-- INFORMATION SUPPLIED --
[Start of Attachment]
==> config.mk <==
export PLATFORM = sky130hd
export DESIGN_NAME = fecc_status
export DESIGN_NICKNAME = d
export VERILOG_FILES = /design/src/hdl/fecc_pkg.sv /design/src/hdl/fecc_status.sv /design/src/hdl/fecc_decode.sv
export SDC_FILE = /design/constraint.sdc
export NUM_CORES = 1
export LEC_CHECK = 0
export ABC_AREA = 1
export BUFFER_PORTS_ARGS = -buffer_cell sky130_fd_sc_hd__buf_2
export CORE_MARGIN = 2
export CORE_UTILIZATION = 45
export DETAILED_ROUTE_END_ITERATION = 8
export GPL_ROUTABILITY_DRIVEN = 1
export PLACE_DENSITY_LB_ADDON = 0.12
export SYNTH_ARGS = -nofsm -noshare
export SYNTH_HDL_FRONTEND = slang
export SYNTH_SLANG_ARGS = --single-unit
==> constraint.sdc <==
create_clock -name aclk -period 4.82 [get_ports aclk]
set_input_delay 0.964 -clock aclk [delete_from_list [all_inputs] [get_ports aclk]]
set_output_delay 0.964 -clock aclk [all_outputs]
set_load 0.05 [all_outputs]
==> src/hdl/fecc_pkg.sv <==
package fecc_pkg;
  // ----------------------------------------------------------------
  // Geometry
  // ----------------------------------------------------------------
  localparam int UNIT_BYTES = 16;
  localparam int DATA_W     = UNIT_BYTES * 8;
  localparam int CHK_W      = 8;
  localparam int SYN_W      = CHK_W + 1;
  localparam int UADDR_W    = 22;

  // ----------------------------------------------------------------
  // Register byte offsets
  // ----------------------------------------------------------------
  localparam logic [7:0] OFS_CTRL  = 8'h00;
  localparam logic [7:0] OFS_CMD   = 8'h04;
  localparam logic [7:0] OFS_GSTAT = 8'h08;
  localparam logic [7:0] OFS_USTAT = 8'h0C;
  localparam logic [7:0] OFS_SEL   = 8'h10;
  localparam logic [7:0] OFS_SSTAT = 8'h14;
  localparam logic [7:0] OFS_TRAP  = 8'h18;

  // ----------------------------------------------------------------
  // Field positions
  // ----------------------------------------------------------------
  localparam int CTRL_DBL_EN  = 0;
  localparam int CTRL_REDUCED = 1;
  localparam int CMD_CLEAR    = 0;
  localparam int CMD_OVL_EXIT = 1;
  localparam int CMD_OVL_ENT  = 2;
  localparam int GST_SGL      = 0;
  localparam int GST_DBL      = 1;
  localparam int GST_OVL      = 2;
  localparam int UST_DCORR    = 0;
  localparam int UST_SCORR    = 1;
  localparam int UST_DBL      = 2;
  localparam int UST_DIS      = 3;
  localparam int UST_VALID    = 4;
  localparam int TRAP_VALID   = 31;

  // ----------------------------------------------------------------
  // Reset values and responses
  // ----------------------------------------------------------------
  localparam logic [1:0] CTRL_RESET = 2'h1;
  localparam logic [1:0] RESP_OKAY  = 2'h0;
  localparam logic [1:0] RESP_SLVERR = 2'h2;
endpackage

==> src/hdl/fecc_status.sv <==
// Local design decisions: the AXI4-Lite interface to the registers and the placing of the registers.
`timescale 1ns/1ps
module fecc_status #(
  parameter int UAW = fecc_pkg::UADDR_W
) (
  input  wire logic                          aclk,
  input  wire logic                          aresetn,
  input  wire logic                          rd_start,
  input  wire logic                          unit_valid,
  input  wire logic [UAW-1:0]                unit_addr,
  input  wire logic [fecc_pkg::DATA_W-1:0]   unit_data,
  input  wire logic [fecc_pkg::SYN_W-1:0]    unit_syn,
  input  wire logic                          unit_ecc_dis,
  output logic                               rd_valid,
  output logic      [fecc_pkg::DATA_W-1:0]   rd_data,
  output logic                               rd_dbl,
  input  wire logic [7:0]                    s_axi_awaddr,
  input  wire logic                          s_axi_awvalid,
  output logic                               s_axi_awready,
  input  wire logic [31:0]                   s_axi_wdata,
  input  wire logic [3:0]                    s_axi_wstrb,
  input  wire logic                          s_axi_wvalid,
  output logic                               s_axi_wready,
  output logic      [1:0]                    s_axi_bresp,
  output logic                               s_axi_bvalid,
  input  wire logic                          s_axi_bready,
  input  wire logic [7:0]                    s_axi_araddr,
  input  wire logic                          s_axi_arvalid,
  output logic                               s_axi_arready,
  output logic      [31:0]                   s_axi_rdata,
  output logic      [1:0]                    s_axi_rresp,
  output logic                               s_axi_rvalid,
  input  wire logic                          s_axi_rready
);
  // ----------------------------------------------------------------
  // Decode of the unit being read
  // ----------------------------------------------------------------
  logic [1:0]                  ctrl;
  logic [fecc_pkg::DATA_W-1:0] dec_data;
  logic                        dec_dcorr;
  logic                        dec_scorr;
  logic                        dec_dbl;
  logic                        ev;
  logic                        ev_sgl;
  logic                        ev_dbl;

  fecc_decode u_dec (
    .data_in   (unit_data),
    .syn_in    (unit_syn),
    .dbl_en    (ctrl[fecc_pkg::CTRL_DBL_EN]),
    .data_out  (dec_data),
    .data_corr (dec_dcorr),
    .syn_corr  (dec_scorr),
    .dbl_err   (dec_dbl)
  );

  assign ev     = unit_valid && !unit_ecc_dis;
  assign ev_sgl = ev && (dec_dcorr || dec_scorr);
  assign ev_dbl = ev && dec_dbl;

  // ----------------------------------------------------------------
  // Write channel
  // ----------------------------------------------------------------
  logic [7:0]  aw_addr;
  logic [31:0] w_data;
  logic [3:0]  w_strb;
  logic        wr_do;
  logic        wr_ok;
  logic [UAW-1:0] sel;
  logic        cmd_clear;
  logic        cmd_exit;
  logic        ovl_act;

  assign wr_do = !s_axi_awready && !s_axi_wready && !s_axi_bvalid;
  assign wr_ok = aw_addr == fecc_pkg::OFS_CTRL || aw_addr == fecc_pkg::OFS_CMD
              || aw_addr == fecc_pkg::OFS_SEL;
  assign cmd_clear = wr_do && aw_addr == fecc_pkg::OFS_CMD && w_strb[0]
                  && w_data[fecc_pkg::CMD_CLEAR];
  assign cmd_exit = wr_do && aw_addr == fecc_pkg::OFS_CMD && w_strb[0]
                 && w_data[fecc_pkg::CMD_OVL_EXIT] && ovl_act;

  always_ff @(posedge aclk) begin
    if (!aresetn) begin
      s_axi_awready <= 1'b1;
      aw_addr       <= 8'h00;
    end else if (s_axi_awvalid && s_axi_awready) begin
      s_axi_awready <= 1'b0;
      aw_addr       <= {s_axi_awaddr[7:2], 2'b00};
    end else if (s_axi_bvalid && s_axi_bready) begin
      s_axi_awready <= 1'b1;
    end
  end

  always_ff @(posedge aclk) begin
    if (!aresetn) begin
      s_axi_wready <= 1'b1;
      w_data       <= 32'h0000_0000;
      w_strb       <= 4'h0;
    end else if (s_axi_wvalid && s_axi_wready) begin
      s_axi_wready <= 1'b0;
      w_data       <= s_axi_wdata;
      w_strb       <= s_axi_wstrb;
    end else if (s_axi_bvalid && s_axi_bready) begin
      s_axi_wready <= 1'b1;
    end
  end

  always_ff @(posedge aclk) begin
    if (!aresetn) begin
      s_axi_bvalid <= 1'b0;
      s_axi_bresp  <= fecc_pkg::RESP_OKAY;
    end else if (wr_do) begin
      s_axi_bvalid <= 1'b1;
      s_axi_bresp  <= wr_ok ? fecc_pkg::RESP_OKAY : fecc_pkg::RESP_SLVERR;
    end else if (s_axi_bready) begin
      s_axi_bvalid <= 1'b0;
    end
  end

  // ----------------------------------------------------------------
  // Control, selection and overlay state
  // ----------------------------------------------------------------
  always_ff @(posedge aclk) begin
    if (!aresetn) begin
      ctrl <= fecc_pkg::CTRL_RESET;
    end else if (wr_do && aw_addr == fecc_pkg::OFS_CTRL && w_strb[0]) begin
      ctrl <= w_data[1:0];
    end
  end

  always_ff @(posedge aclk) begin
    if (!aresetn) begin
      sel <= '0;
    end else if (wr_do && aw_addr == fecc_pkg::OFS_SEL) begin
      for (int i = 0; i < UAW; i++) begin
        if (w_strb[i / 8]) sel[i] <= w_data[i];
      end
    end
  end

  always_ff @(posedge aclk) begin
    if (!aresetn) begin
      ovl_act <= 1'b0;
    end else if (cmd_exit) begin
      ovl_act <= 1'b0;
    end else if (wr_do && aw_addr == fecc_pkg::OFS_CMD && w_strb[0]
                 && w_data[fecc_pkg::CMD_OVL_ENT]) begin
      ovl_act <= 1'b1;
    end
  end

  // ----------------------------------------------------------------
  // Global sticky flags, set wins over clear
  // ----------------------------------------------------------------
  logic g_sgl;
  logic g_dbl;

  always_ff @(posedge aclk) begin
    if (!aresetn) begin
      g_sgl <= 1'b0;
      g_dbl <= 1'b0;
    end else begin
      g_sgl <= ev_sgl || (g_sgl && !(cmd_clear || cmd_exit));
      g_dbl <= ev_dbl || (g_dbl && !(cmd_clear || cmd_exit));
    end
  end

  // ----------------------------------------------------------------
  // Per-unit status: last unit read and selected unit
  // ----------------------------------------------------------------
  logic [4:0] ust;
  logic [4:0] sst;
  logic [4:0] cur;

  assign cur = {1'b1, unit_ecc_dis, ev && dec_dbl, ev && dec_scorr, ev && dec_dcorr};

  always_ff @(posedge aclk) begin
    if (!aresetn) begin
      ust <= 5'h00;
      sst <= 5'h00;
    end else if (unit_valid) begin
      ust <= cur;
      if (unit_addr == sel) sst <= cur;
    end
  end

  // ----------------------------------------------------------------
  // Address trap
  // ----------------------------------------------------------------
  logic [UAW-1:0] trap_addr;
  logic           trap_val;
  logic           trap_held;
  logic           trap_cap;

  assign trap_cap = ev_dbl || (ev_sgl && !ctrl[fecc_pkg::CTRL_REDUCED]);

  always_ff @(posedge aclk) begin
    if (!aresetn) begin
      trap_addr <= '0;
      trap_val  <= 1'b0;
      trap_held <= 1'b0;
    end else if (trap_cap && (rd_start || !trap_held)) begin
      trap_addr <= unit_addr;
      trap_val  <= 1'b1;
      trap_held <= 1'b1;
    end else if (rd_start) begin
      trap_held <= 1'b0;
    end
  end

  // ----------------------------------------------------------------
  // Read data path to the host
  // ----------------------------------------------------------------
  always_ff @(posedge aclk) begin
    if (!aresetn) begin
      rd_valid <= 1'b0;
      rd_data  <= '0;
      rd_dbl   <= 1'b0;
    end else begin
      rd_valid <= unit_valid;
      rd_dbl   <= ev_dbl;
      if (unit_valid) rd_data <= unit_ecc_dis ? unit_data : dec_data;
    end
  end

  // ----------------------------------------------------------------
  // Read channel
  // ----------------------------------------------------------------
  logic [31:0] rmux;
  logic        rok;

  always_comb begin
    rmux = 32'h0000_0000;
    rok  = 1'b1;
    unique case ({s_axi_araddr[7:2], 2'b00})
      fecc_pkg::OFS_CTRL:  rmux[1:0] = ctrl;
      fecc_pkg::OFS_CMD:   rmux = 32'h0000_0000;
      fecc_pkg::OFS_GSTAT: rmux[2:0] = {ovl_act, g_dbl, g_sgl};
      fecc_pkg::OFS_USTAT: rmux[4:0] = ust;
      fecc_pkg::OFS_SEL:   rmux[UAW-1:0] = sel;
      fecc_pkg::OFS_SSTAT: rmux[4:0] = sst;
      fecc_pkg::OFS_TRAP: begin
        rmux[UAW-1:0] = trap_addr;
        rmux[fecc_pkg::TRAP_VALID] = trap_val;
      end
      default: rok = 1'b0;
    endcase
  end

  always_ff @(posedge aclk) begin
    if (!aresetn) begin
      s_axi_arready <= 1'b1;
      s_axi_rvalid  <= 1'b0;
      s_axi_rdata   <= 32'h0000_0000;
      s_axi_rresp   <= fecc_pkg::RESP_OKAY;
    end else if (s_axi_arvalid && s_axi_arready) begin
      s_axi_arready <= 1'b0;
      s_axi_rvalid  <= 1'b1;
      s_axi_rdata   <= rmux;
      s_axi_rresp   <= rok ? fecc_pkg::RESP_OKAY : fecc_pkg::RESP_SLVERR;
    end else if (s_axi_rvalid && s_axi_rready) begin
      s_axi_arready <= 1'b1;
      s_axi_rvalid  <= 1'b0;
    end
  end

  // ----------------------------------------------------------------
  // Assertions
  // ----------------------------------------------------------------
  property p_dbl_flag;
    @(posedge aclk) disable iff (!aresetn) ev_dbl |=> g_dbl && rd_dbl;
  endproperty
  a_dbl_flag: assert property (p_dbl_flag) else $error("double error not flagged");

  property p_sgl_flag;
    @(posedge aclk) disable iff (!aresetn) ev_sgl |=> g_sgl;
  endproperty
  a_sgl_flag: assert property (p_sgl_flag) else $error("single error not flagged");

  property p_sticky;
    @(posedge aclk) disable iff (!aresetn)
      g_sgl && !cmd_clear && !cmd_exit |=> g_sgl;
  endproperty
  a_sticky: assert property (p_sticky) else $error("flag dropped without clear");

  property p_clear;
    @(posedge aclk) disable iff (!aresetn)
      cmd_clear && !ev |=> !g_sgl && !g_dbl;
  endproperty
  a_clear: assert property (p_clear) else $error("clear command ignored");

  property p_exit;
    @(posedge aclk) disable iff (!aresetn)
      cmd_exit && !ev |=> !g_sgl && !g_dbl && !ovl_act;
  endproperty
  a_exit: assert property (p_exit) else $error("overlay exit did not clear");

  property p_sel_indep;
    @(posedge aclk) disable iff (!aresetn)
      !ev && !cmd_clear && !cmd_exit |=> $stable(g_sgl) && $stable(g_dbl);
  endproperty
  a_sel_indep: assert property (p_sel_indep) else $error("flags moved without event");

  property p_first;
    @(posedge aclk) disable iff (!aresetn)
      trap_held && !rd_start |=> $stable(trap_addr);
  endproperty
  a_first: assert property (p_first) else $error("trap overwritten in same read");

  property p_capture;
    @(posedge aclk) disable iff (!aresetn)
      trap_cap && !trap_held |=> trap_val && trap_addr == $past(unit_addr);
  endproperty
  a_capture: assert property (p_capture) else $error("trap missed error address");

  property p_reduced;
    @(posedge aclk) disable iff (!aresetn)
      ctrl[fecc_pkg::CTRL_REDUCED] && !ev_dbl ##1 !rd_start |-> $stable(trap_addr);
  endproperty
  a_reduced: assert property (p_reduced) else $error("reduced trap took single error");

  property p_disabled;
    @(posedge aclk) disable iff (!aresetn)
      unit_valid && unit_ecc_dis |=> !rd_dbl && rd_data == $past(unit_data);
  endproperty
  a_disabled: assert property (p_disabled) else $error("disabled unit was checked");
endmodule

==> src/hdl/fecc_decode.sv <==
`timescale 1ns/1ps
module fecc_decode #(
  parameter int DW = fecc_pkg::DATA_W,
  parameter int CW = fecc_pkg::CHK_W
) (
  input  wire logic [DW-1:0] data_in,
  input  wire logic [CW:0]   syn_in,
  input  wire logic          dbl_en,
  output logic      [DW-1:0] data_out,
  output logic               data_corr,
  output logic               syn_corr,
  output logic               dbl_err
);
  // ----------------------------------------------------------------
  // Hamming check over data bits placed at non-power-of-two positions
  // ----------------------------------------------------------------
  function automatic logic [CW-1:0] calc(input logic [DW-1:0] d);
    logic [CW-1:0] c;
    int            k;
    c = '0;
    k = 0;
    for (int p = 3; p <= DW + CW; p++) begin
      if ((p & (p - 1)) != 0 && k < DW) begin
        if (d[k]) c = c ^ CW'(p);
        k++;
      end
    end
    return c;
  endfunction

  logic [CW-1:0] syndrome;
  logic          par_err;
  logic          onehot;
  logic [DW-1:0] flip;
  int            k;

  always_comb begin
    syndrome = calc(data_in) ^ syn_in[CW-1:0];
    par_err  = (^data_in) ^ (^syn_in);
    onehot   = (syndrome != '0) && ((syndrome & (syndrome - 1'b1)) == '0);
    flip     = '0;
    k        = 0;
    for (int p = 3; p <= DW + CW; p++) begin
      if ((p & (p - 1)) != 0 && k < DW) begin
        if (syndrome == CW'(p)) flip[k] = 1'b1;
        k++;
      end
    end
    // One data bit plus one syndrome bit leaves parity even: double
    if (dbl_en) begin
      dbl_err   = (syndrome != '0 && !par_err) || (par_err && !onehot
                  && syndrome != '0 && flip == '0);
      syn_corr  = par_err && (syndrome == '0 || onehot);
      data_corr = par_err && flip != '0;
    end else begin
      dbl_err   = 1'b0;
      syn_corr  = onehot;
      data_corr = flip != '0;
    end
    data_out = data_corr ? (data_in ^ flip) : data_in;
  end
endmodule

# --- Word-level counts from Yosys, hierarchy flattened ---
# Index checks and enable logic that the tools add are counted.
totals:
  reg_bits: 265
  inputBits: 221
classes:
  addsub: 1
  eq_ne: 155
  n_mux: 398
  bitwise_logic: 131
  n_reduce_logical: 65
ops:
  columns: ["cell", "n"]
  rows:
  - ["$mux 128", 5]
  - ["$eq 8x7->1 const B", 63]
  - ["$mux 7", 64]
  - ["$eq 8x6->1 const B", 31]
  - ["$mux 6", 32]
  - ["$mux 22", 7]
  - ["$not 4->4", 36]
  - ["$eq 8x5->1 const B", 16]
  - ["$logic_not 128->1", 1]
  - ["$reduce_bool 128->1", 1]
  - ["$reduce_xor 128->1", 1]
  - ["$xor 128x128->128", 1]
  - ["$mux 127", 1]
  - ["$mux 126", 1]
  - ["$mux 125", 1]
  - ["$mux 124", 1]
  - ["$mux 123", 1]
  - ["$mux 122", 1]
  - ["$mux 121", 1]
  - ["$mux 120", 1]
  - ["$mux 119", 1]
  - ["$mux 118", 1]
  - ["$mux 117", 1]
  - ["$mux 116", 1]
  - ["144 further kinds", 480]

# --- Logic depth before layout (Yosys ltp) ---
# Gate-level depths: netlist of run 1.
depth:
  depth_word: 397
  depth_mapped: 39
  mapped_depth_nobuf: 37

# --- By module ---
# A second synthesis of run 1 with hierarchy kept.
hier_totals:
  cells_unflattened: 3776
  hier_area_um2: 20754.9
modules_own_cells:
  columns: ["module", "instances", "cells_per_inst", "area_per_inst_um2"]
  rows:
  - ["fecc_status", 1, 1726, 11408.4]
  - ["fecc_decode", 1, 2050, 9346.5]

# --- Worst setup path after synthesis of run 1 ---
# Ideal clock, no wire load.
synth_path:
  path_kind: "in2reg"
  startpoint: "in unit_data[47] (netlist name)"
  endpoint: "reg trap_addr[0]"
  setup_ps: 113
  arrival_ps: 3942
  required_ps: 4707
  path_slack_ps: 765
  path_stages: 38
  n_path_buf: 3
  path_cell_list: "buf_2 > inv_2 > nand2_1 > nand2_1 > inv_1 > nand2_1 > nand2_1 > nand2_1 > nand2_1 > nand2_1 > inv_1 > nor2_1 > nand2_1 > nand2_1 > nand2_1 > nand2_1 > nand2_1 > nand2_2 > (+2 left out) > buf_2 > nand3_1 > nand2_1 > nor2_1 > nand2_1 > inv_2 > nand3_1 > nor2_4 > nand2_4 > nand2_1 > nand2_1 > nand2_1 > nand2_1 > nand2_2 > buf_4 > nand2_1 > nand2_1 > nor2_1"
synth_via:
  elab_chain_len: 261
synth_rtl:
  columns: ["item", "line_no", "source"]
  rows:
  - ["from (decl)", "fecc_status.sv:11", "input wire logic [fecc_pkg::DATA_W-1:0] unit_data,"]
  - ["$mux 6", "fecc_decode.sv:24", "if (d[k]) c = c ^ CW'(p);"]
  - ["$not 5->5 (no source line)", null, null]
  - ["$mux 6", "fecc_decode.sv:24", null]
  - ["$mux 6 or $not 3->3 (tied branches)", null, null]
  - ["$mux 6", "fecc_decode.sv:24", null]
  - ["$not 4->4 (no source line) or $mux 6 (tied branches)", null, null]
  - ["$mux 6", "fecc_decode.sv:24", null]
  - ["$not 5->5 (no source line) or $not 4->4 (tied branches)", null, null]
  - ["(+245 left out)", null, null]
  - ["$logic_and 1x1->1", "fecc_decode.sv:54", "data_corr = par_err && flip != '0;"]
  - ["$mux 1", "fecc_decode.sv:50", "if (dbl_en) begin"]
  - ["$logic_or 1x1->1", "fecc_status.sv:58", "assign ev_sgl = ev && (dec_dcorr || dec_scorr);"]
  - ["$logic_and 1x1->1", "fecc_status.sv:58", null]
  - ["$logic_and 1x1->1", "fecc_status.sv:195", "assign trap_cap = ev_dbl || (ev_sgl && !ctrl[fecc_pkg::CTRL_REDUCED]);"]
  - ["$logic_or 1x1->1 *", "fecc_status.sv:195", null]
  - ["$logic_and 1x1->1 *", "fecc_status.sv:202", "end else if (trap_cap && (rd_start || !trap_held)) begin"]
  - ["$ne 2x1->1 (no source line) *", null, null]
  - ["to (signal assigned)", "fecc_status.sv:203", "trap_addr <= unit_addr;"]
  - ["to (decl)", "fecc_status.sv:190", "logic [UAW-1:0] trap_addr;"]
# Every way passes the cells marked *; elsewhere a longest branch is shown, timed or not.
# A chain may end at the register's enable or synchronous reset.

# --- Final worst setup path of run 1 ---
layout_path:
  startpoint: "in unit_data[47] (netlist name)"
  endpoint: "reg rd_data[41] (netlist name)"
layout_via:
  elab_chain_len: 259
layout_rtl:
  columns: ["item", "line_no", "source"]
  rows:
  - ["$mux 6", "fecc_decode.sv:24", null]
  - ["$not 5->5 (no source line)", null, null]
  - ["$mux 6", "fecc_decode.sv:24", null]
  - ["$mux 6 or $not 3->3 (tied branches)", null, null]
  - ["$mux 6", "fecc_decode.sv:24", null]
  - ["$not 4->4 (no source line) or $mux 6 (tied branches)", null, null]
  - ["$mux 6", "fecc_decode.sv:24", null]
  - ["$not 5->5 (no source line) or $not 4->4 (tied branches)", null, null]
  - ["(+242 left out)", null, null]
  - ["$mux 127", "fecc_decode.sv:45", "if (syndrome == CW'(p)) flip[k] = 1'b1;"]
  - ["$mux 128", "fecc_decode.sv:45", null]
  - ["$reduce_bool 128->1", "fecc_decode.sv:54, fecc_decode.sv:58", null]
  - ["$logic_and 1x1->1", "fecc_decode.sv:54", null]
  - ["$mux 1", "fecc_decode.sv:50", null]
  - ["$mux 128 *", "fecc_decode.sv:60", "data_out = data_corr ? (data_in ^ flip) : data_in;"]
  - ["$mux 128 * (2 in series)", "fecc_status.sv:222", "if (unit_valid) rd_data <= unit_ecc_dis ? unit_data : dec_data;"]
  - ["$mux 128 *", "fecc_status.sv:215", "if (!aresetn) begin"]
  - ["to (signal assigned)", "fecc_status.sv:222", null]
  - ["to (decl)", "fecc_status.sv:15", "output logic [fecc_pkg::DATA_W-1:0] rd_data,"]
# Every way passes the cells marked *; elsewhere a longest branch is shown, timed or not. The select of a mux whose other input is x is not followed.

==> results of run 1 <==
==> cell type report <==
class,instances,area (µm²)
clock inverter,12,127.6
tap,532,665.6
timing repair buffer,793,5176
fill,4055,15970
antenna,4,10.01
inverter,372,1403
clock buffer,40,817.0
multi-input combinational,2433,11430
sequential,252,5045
[End of Attachment]
-- PROBLEM TO SOLVE --
The first line of the data, the line with "create_clock -name aclk", and all lines in between are to be copied exactly. Leave out everything else.

-- FINAL ANSWER --
==> config.mk <==
export PLATFORM = sky130hd
export DESIGN_NAME = fecc_status
export DESIGN_NICKNAME = d
export VERILOG_FILES = /design/src/hdl/fecc_pkg.sv /design/src/hdl/fecc_status.sv /design/src/hdl/fecc_decode.sv
export SDC_FILE = /design/constraint.sdc
export NUM_CORES = 1
export LEC_CHECK = 0
export ABC_AREA = 1
export BUFFER_PORTS_ARGS = -buffer_cell sky130_fd_sc_hd__buf_2
export CORE_MARGIN = 2
export CORE_UTILIZATION = 45
export DETAILED_ROUTE_END_ITERATION = 8
export GPL_ROUTABILITY_DRIVEN = 1
export PLACE_DENSITY_LB_ADDON = 0.12
export SYNTH_ARGS = -nofsm -noshare
export SYNTH_HDL_FRONTEND = slang
export SYNTH_SLANG_ARGS = --single-unit
==> constraint.sdc <==
create_clock -name aclk -period 4.82 [get_ports aclk]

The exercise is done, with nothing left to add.